Why do we use the term multicollinearity, when the vectors representing two variables are never truly collinear? When two vectors $a$ and $b$ are collinear, then $a = xb$, (where $x$ is a scalar) so in linear algebra, collinearity is a narrowly and clearly defined (and binary) concept. Two vectors -- in my understanding -- are either collinear or they are not; there are no different degrees of collinearity. If $a$ and $b$ represent distinct time series or samples in econometrics, I would therefore expect to never actually find (multi)collinearity in any empirical context, because it is close to impossible that two distinct time series or samples are exact multiples of one another. We can find correlation, and I could also imagine finding variables which are -- at least approximately -- coplanar in certain contexts, but never true collinearity.
Why then is the term multicollinearity used in the context of econometrics, when what it really seems to mean is a (statistically significant) correlation between two or more explanatory variables in a multiple regression model? Is what's meant by problems of multicollinearity that the null hypothesis of no collinearity is rejected at a certain significance level, even when we know for certain that there is strictly speaking no collinearity among the explanatory variables simply by inspecting the data? Why is multiple correlation not the more accurate term to use?
I have recently encountered the terms perfect and imperfect multicollinearity and this has confused me additionally. Does someone have a rigorous understanding of this and could share it? I would very much appreciate it!
 A: I don't think anyone worries about exact collinearity. If that was the case, $X'X$ would not be invertible. That is why full column rank of $X$ in one of the first assumptions. People worry about inexact relationships, since then there are coefficients to interpret, but they are too unreliable to be useful. The world multicollinearity is usually reserved for the latter. But one can easily become the other in the limit. Think about $\vert X'X\vert$. This determinant declines in value with increasing collinearity, tending to zero as the collinearity becomes exact. You can also consider the auxiliary regression $R^2_j$ tending to 1. Perhaps that is why we use the same term for both, though the extreme case is impossible if you have coefficients in hand.       
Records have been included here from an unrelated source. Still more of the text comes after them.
File: src/rtl/mips_pkg.sv
// +----------------------------------------------------------------------------+
// | mips_pkg : shared encodings for the instruction fetch unit                 |
// | Rev 1.0  : initial release                                                 |
// +----------------------------------------------------------------------------+
`default_nettype none

package mips_pkg;

  localparam logic [1:0]  NPC_SEQ    = 2'd0;
  localparam logic [1:0]  NPC_BRANCH = 2'd1;
  localparam logic [1:0]  NPC_JUMP   = 2'd2;

  localparam logic [31:0] RESET_PC_DEFAULT = 32'h0000_3000;

  typedef enum logic [1:0] {
    ST_IDLE  = 2'd0,
    ST_FETCH = 2'd1,
    ST_HOLD  = 2'd2,
    ST_ERR   = 2'd3
  } ifu_state_e;

endpackage

`default_nettype wire

File: src/rtl/npc.sv
// +----------------------------------------------------------------------------+
// | npc : combinational next-PC calculation (sequential / branch / jump)       |
// | Rev 1.0  : initial release                                                 |
// +----------------------------------------------------------------------------+
`default_nettype none

module npc
  import mips_pkg::*;
(
  input  logic [31:0] pc_i,
  input  logic [1:0]  npc_sel_i,
  input  logic [31:0] imm32_i,
  input  logic [25:0] target26_i,
  output logic [31:0] npc_o
);

  logic [31:0] pc_plus4;
  logic [31:0] raw_npc;

  assign pc_plus4 = pc_i + 32'd4;

  always_comb begin
    raw_npc = pc_plus4;
    case (npc_sel_i)
      NPC_BRANCH: raw_npc = pc_plus4 + (imm32_i << 2);
      NPC_JUMP:   raw_npc = {pc_plus4[31:28], target26_i, 2'b00};
      default:    raw_npc = pc_plus4;
    endcase
  end

  // Fetch addresses are always word aligned.
  assign npc_o = {raw_npc[31:2], 2'b00};

endmodule

`default_nettype wire

File: src/rtl/ifu.sv
// +----------------------------------------------------------------------------+
// | ifu : instruction fetch unit with bounded memory wait and sticky timeout   |
// | Rev 1.0  : initial release                                                 |
// +----------------------------------------------------------------------------+
`default_nettype none

module ifu
  import mips_pkg::*;
#(
  parameter logic [31:0] RESET_PC = RESET_PC_DEFAULT,
  parameter int unsigned WAIT_MAX = 16
) (
  input  logic        clk,
  input  logic        rst_n,
  input  logic [1:0]  npc_sel,
  input  logic [31:0] imm32,
  input  logic [25:0] target26,
  input  logic        advance,
  output logic        imem_req,
  output logic [31:0] imem_addr,
  input  logic        imem_ack,
  input  logic [31:0] imem_rdata,
  output logic [31:0] instr,
  output logic        instr_valid,
  output logic [15:0] imm16,
  output logic [31:0] pc,
  output logic        fetch_err
);

  localparam int unsigned WAIT_W = $clog2(WAIT_MAX + 1);
  localparam logic [WAIT_W-1:0] WAIT_LAST = WAIT_W'(WAIT_MAX - 1);

  ifu_state_e        state_q;
  logic [31:0]       pc_q;
  logic [31:0]       instr_q;
  logic              valid_q;
  logic              req_q;
  logic              err_q;
  logic [WAIT_W-1:0] wait_q;
  logic [31:0]       npc_d;

  npc u_npc (
    .pc_i       (pc_q),
    .npc_sel_i  (npc_sel),
    .imm32_i    (imm32),
    .target26_i (target26),
    .npc_o      (npc_d)
  );

  always_ff @(posedge clk or negedge rst_n) begin
    if (!rst_n) begin
      state_q <= ST_IDLE;
      pc_q    <= RESET_PC;
      instr_q <= 32'd0;
      valid_q <= 1'b0;
      req_q   <= 1'b0;
      err_q   <= 1'b0;
      wait_q  <= '0;
    end else begin
      case (state_q)
        ST_IDLE: begin
          state_q <= ST_FETCH;
          req_q   <= 1'b1;
          wait_q  <= '0;
        end
        ST_FETCH: begin
          // An ack on the last permitted wait cycle takes priority over the timeout.
          if (imem_ack) begin
            instr_q <= imem_rdata;
            valid_q <= 1'b1;
            req_q   <= 1'b0;
            state_q <= ST_HOLD;
          end else if (wait_q == WAIT_LAST) begin
            wait_q  <= wait_q + 1'b1;
            req_q   <= 1'b0;
            err_q   <= 1'b1;
            state_q <= ST_ERR;
          end else begin
            wait_q  <= wait_q + 1'b1;
          end
        end
        ST_HOLD: begin
          if (advance) begin
            pc_q    <= npc_d;
            valid_q <= 1'b0;
            req_q   <= 1'b1;
            wait_q  <= '0;
            state_q <= ST_FETCH;
          end
        end
        default: begin
          req_q   <= 1'b0;
          valid_q <= 1'b0;
          err_q   <= 1'b1;
        end
      endcase
    end
  end

  assign imem_req    = req_q;
  assign imem_addr   = pc_q;
  assign pc          = pc_q;
  assign instr       = instr_q;
  assign instr_valid = valid_q;
  assign imm16       = instr_q[15:0];
  assign fetch_err   = err_q;

endmodule

`default_nettype wire

File: config.mk
export PLATFORM = sky130hd
export DESIGN_NAME = ifu
export DESIGN_NICKNAME = d
export VERILOG_FILES = /design/src/rtl/mips_pkg.sv /design/src/rtl/npc.sv /design/src/rtl/ifu.sv
export SDC_FILE = /design/constraint.sdc
export NUM_CORES = 1
export LEC_CHECK = 0
export BUFFER_PORTS_ARGS = -buffer_cell sky130_fd_sc_hd__buf_2
export CAP_MARGIN = 20
export CORE_AREA = 2 2 128 130
export CTS_BUF_LIST = sky130_fd_sc_hd__clkbuf_16
export DETAILED_ROUTE_END_ITERATION = 8
export DIE_AREA = 0 0 130 132
export GPL_TIMING_DRIVEN = 0
export PLACE_DENSITY = 0.65
export SETUP_SLACK_MARGIN = 0.2
export SKIP_CTS_REPAIR_TIMING = 1
export SYNTH_ARGS = -nofsm -noshare
export SYNTH_HDL_FRONTEND = slang
export SYNTH_SLANG_ARGS = --single-unit
File: constraint.sdc
create_clock -name clk -period 6.2 [get_ports clk]
set_input_delay 0.31 -clock clk [delete_from_list [all_inputs] [get_ports clk]]
set_output_delay 0.31 -clock clk [all_outputs]
set_load 0.02 [all_outputs]
; Yosys cells after proc, flatten, opt, wreduce, memory -nomap -nowiden
; Cells that the tools add are included.
[word_totals]
output_inout_bits = 115
inputBits = 96
reg_bits = 72
wordCells = 50
[op_classes]
n_mux = 18
n_addsub = 3
n_reduce_logical = 10
n_bitwise = 2
eq_ne = 10
[ops]
columns = operator, n
row1 = 32-bit one-hot mux with 2 select lines, 1
row2 = 32-bit by 3-bit adder with 32-bit output (second input constant), 1
row3 = 32-bit adder, 1
row4 = 5-bit one-hot mux with 3 select lines, 1
row5 = 3-bit AND reduction, 4
row6 = 5-bit 2-to-1 mux, 2
row7 = 2-bit != test (second input constant), 4
row8 = 1-bit 2-to-1 mux, 7
row9 = 2-bit 2-to-1 mux, 3
row10 = 1-bit one-hot mux with 3 select lines, 2
row11 = 2-bit one-hot mux with 3 select lines, 1
row12 = 2-bit AND reduction, 3
row13 = 5-bit by 1-bit adder with 5-bit output (second input constant), 1
row14 = 5-bit by 4-bit == test with 1-bit output (second input constant), 1
row15 = 2-bit by 1-bit == test with 1-bit output (second input constant), 2
row16 = 2-bit == test (second input constant), 2
row17 = 3-bit != test (second input constant), 1
row18 = 3-bit nonzero test, 1
row19 = 2-bit logical NOT, 1
row20 = 1-bit inverter, 2
row21 = 1-bit one-hot mux with 2 select lines, 1
row22 = 2-bit OR reduction, 1

; Depth between registers and ports, before layout
; Gate-level depths: netlist of run 1.
[logic_depth]
depth_word = 4
depth_mapped = 17
depth_no_buf = 15

; Hierarchy
; A second synthesis of run 1 with hierarchy kept.
[unflattened]
hier_cells = 629
hier_area_um2 = 6020.8
[by_module_without_submodules]
columns = module, area_each_um2, cells_each, n_inst, seq_area_each_um2
row1 = ifu, 3291.9, 234, 1, 1854.3
row2 = npc, 2728.9, 395, 1, 0.0

; Worst setup path before layout of run 1
; No wires, ideal clock.
[synth_path]
kind = register to register
from = reg pc_q[2] (netlist: imem_addr[2])
to = reg pc_q[25] (netlist: imem_addr[25])
path_buffers = 1
stages_incl_launch_ff = 16
setup_ns = 0.126
synth_period_minus_slack_ns = 3.641
t_arrival_ns = 3.515
required_ns = 6.074
slack_ns = 2.559
cell_sequence = dfrtp_1 > ha_1 > and3_1 > and3_1 > buf_2 > nand3_1 > or2_1 > xnor2_1 > ha_1 > nand4_4 > or4b_4 > a31oi_2 > o22ai_1 > xnor2_1 > a221oi_1 > nor2_1
[synth_via]
elab_chain_cells = 3
[synth_rtl]
columns = item, line
row1 = start: declaration, ifu.sv:34  ; logic [31:0] pc_q;
row2 = start signal: assignment, ifu.sv:84  ; pc_q <= npc_d;
row3 = 32-bit by 3-bit adder with 32-bit output (*), npc.sv:20  ; assign pc_plus4 = pc_i + 32'd4;
row4 = 32-bit adder, npc.sv:25  ; NPC_BRANCH: raw_npc = pc_plus4 + (imm32_i << 2);
row5 = 32-bit one-hot mux with 2 select lines (*), npc.sv:24  ; case (npc_sel_i)
; Every way passes the cells marked *; elsewhere a longest branch is shown, timed or not.
; A chain may end at the register's enable or synchronous reset.

; Worst setup path in the final report of run 1
; Ends and elaborated chain as after synthesis.

==> reports/metrics.cfg, run 1 <==
[placement]
hpwl_um = 15400
place_area_um2 = 7570
numPortBuffers = 203
gp_congestion = 0.940

[logic_synthesis]
synthArstFlopShare = 1.00
yosysSeqAreaShare = 0.289
synth_cell_types = 75
synth_cells = 725
yosysWarnings = 0
synth-seq-cells = 72
synth_edf_count = 0
syn_area_per_cell_um2 = 8.61
syn_area_um2 = 6240
synthFlopType = dfrtp_1

[die]
rows = 46
die_area_um2 = 17200
coreArea_um2 = 15700
die_h_um = 132
initial_utilization = 0.397
die_width_um = 130
ios = 211

[final_layout]
final_cell_mix = buf_2, dfrtp_1, nand2_1, a21oi_1, buf_4
drive_gt1_frac = 0.350
nets = 1080
nFillCells = 1568
fin_util = 0.501
syn_to_final_growth_pct = 26.0
postLayoutCellArea_um2 = 7870
multi_input_area_um2 = 3830
insertedDiodeCount = 0
layout_commonest_cell = buf_2
register_area_um2 = 1800

[power_and_ir_drop]
pwr-share-seq = 0.243
ir_drop_mv = 0.186
p_int_mw = 1.89
cellPowerDensity_nw_per_um2 = 459
power_switching_mw = 1.73
p_sw_frac = 0.478
combPwrFrac = 0.617
totalPowerFinal_mw = 3.61
p_clk_frac = 0.140
total_leakage_power_nw = 3.81

[cts]
root_buffer = clkbuf_16
insertion_delay_ns = 0.34
cts_tree = yes
clk_pin_slew_worst_paths_ns = 0.07
h-tree-depth = 3
clock_sinks = 72
clk_path_buf_depth = 2
cts_inserted_buffers = 9

[global_routing]
grt_max_degree = 70
track_usage = 0.227
grt_pass1_wl_um = 30600
gr-total-overflow = 0
antenna_found_initial = 0
grt_pass1_vias = 5686

[drt]
num_vias = 6185
drt_iter0_drc = 492
detail-route-antenna-nets = 0
wirelength_um = 19600
drc_errors = 0
first_pass_iters = 5
post_drt_wl_per_cell_um = 16.8
vias_per_cell = 5.31

[sta]
whs_ns = 0.199
slew_viol_final = 0
fin_setup_tns_ns = 0
fin_crit_sh = 0.691
rsz0062_at_grt = no
worstMarginPinSlew_ns = 0.679
fmax_mhz = 233
skew_ns = 0.00998
hold_viol = 0
relSlewSlack = 0.547
finalSetupViolCount = 0
fin_crit_ns = 4.28

[min_path]
hp-class = input port to register

[setup_path]
critical_path_class = register to register
critPathRequiredTime_ns = 6.42
crit_fanout = 9
arrival_ns = 4.50
start_kind = register
end_kind = register

[flow_run]
drv_cap = 0

[status]
outcome = completed

==> worst max-delay path, cell delays in order (launching register included) <==
cell and delay (ns):
dfrtp_1 0.44, ha_1 0.29, and3_1 0.20, and3_1 0.17, buf_2 0.23, nand3_1 0.21, or2_1 0.30, xnor2_1 0.19
ha_1 0.43, nand4_4 0.13, or4b_4 0.57, a31oi_2 0.28, o22ai_1 0.14, xnor2_1 0.13, a221oi_1 0.40, nor2_1 0.07
==> cell families after synthesis <==
family | count (synthesis) | share of synthesized area
AOI/OAI and AO/OA | 218 | 0.230
muxes | 39 | 0.0693
and+or+nand+nor | 199 | 0.161
other | 1 | 0.000601
DFF | 72 | 0.289
xor gates and xnor gates | 48 | 0.0685
adders and majority gates | 40 | 0.0813
buffers and inverters | 108 | 0.100
==> power by group through the flow <==
stage          combinational [mW]  sequential (mW)  clock (mW)
2_1_floorplan                1.39             1.06           0
3_5_place_dp                 2.22            0.887           0
5_1_grt                      2.43            0.911       0.531
6_report                     2.23            0.879       0.505
4_1_cts                      2.22            0.878       0.512
3_3_place_gp                 2.20            0.877           0
==> per-layer routing <==
layer	GRT usage	wire length, um
met5	0	0
met1	0.318	8630
met4	0.0609	236
met2	0.360	9140
met3	0.0386	1570
==> sequential cells by signal, indices dropped and copies added (netlist names) <==
register	cells
state_q	2
instr_valid	1
imem_addr	30
wait_q	5
imem_req	1
fetch_err	1
instr	32
==> final cells by class <==
| class | instances | area share |
|---|---|---|
| plain buffers | 83 | 0.0676 |
| clock buffers | 9 | 0.0286 |
| clock inverters | 7 | 0.00779 |
| inverters | 25 | 0.0119 |
| multi-input cells | 548 | 0.486 |
| flip-flops and latches | 72 | 0.229 |
| well taps | 216 | 0.0343 |
| repair buffers | 205 | 0.134 |
==> stage by stage <==
| step | setup slack [ns] | std cells |
|---|---|---|
| final | 1.92 | 1165 |
| after global routing | 1.74 | 1165 |
| after CTS | 1.99 | 1164 |
| after detailed placement | 2.01 | 1148 |
| after global placement | 1.98 | 1147 |
| after floorplan | 2.56 | 728 |
==> final timing paths <==
check	startpoint	end	slack [ns]	cells past startpoint
hold reg to reg	fetch_err$_DFFE_PN0P_	fetch_err$_DFFE_PN0P_	0.46	1
min in group asynchronous	rst_n	imem_addr[8]$_DFFE_PN0P_	0.32	2
setup reg to reg	imem_addr[2]$_DFFE_PN0P_	imem_addr[25]$_DFFE_PN0P_	1.92	15
setup / recovery	imem_addr[2]$_DFFE_PN0P_	imem_addr[25]$_DFFE_PN0P_	1.92	15
max in group asynchronous	rst_n	imem_addr[13]$_DFFE_PN1P_	5.34	3
hold / removal	imem_rdata[24]	instr[24]$_DFFE_PN0P_	0.20	2
==> synthesized netlist by cell type (all sizes together), types with 9 or more instances <==
cell | number | area share
xor2 | 17 | 0.024
o21ai | 56 | 0.045
and3 | 18 | 0.019
nand3 | 24 | 0.020
a221oi | 9 | 0.013
a21oi | 57 | 0.046
ha | 39 | 0.078
nand2 | 62 | 0.038
inv | 25 | 0.015
dfrtp | 70 | 0.28
o21a | 9 | 0.011
o22ai | 12 | 0.013
o211ai | 10 | 0.012
xnor2 | 31 | 0.045
mux2 | 34 | 0.061
nor2 | 46 | 0.028
nand2b | 10 | 0.010
nand4 | 10 | 0.013
buf | 58 | 0.069
clkbuf | 25 | 0.017
(Power assumes the default switching activity.)
==> run 2, diff against run 1 <==
--- a/config.mk
+++ b/config.mk
@@ -12,7 +12,7 @@
 export DETAILED_ROUTE_END_ITERATION = 8
 export DIE_AREA = 0 0 130 132
 export GPL_TIMING_DRIVEN = 0
-export PLACE_DENSITY = 0.65
+export PLACE_DENSITY = 0.68
 export SETUP_SLACK_MARGIN = 0.2
 export SKIP_CTS_REPAIR_TIMING = 1
 export SYNTH_ARGS = -nofsm -noshare
==> constraint.sdc (replaced) <==
create_clock -name clk -period 3.9 [get_ports clk]
set_input_delay 0.195 -clock clk [delete_from_list [all_inputs] [get_ports clk]]
set_output_delay 0.195 -clock clk [all_outputs]
set_load 0.02 [all_outputs]
==> reports/metrics.cfg, run 2 (synthesis results as in run 1) <==
[die]
ios = 211  ; unchanged
rows = 46  ; unchanged
coreArea_um2 = 15700  ; unchanged
initial_utilization = 0.397  ; unchanged
die_width_um = 130  ; unchanged
die_h_um = 132  ; unchanged
die_area_um2 = 17200  ; unchanged

[power_and_ir_drop]
p_sw_frac = 0.476  ; was 0.478
ir_drop_mv = 0.289  ; was 0.186 mV
p_int_mw = 3.12  ; was 1.89 mW
cellPowerDensity_nw_per_um2 = 725  ; was 459 nW/um2
p_clk_frac = 0.136  ; was 0.140
pwr-share-seq = 0.240  ; was 0.243
combPwrFrac = 0.624  ; was 0.617
total_leakage_power_nw = 3.96  ; was 3.81 nW
power_switching_mw = 2.83  ; was 1.73 mW

[status]
outcome = completed  ; unchanged

[drt]
drc_errors = 0  ; unchanged
vias_per_cell = 5.37  ; was 5.31
drt_iter0_drc = 579  ; was 492
first_pass_iters = 7  ; was 5
num_vias = 6344  ; was 6,185
post_drt_wl_per_cell_um = 17.1  ; was 16.8 um
detail-route-antenna-nets = 0  ; unchanged
wirelength_um = 20200  ; was 19,600 um

[global_routing]
grt_max_degree = 70  ; unchanged
antenna_found_initial = 0  ; unchanged
track_usage = 0.225  ; was 0.227
gr-total-overflow = 0  ; unchanged
grt_pass1_vias = 5696  ; was 5,686
grt_pass1_wl_um = 30100  ; was 30,600 um

[sta]
fin_crit_ns = 3.64  ; was 4.28 ns
skew_ns = 0.00856  ; was 0.00998 ns
rsz0062_at_grt = yes  ; was no
slew_viol_final = 0  ; unchanged
fmax_mhz = 274  ; was 233 MHz
hold_viol = 0  ; unchanged
fin_crit_sh = 0.934  ; was 0.691
worstMarginPinSlew_ns = 0.780  ; was 0.679 ns
relSlewSlack = 0.480  ; was 0.547
finalSetupViolCount = 0  ; unchanged

[cts]
insertion_delay_ns = 0.34  ; about the same
root_buffer = clkbuf_16  ; unchanged
cts_inserted_buffers = 9  ; unchanged
clk_path_buf_depth = 2  ; unchanged
clk_pin_slew_worst_paths_ns = 0.07  ; about the same
h-tree-depth = 3  ; unchanged
clock_sinks = 72  ; unchanged
cts_tree = yes  ; unchanged

[placement]
hpwl_um = 15500  ; was 15,400 um
dp.cells = 1148  ; unchanged
numPortBuffers = 203  ; unchanged
place_area_um2 = 7570  ; unchanged
gp_congestion = 0.981  ; was 0.940

[final_layout]
final_cell_mix = buf_2, buf_4, dfrtp_1, nand2_1, a21oi_1  ; was buf_2, dfrtp_1, nand2_1, a21oi_1, buf_4
syn_to_final_growth_pct = 31.5  ; was 26.0%
largest_register_ff_count = 32  ; unchanged
postLayoutCellArea_um2 = 8210  ; was 7870 um2
drive_gt1_frac = 0.399  ; was 0.350
insertedDiodeCount = 0  ; unchanged
layout_commonest_cell = buf_2  ; unchanged
nets = 1097  ; was 1,080
instances_no_fill = 1182  ; was 1,165

[setup_path]
worst-r2r-setup-slack_ns = 0.26  ; was 1.92 ns
reg2reg_depth = 16  ; was 15
r2r_start = imem_addr[2]$_DFFE_PN0P_  ; unchanged
end_kind = register  ; unchanged
crit_end = imem_addr[21]$_DFFE_PN0P_  ; was imem_addr[25]$_DFFE_PN0P_
crit_path_start = imem_addr[2]$_DFFE_PN0P_  ; unchanged
critical_path_class = register to register  ; unchanged
critPathRequiredTime_ns = 4.11  ; was 6.42 ns
arrival_ns = 3.85  ; was 4.50 ns
r2r-end = imem_addr[21]$_DFFE_PN0P_  ; was imem_addr[25]$_DFFE_PN0P_
crit_fanout = 5  ; was 9
start_kind = register  ; unchanged

[min_path]
hp-class = input port to register  ; unchanged

[flow_run]
drv_cap = 0  ; unchanged

==> run 2: worst min path at each step <==
stage	start	endpoint	slack [ns]	depth (start not counted)
2_1_floorplan	rst_n	fetch_err$_DFFE_PN0P_	-0.10	0
3_3_place_gp	imem_rdata[3]	instr[3]$_DFFE_PN0P_	0.43	2
3_5_place_dp	rst_n	imem_addr[9]$_DFFE_PN0P_	0.01	1
4_1_cts	rst_n	imem_addr[9]$_DFFE_PN0P_	-0.36	1
5_1_grt	imem_rdata[11]	instr[11]$_DFFE_PN0P_	0.07	2
6_report	imem_rdata[29]	instr[29]$_DFFE_PN0P_	0.08	2
==> run 2: power by group through the flow <==
stage / Combinational, mW / Clock, mW / Sequential [mW]
floorplan: 2.21 / 0 / 1.69
global placement: 3.48 / 0 / 1.40
detailed placement: 3.52 / 0 / 1.41
CTS: 3.53 / 0.827 / 1.40
finish: 3.72 / 0.809 / 1.43
global route: 4.02 / 0.862 / 1.47
==> run 2: through the flow <==
| stage | setup TNS [ns] | total power [mW] | util | setup WS, ns | hold WS, ns |
|---|---|---|---|---|---|
| final | 0 | 5.95 | 0.523 | 0.256 | 0.0792 |
| after global routing | 0 | 6.36 | 0.523 | 0.0952 | 0.0728 |
| after CTS | -0.816 | 5.76 | 0.500 | -0.284 | -0.359 |
| after detailed placement | -0.654 | 4.94 | 0.482 | -0.259 | 0.00994 |
| after global placement | -0.685 | 4.88 | 0.480 | -0.276 | 0.427 |
| after floorplan | 0 | 3.89 | - | 0.259 | -0.101 |
==> run 2: cell type report <==
class	instances	area [um2]
fillers	1541	7500
multi-input cells	548	4020
flip-flops and latches	72	1810
repair buffers	222	1180
plain buffers	83	544
well taps	216	270
clock buffers	9	225
inverters	25	93.8
clock inverters	7	61.3
==> run 2: critical path, stage by stage, from the launching register on <==
cell      delay [ns]
dfrtp_2         0.41
ha_4            0.17
and3_4          0.18
and3_4          0.20
buf_6           0.14
nand3_4         0.10
or2_4           0.27
xnor2_2         0.28
ha_4            0.28
a21oi_1         0.22
o21ai_0         0.20
nor2_2          0.22
a31oi_4         0.13
buf_4           0.15
xor2_1          0.13
a221oi_1        0.33
nor2_1          0.09
==> run 2: metal layers <==
layer	wire length (um)	GRT usage
met5	0	0
met4	362	0.0735
met3	1490	0.0239
met2	9620	0.375
met1	8720	0.305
Exact linear relationships most often arise in the context of the dummy variable trap and are easy to diagnose. The consequences of approximate linear relationship among some of the regressors in the sample at hand are indistinguishable from the consequences of inadequate variability of the regressors in a data set. Arthur Golberger joked that we should call this phenomenon "micronumerosity" instead. This is the one that people usually worry about, though it doesn't violate any of our usual assumptions.
This sort of multicollinearity, by definition, is a feature of your particular sample of data with which you're trying to fit a regression model. More or less, it means that there is insufficient information in your data to make reliable inferences about the individual parameters of the underlying (population) model, though jointly they may well be informative.
There are various sample measures that you can compute and report (VIFs or conditioning indices), to help gauge how severe this problem may be. But they're not statistical tests. Because multicollinearity is a characteristic of the sample, and not a characteristic of the population, you cannot test for it, in the same sense that it makes no sense to test that $\hat \beta = 0$, rather than $\beta = 0$. Of course, there are tests for relationships in the population that are often misinterpreted as test of multicollinearity.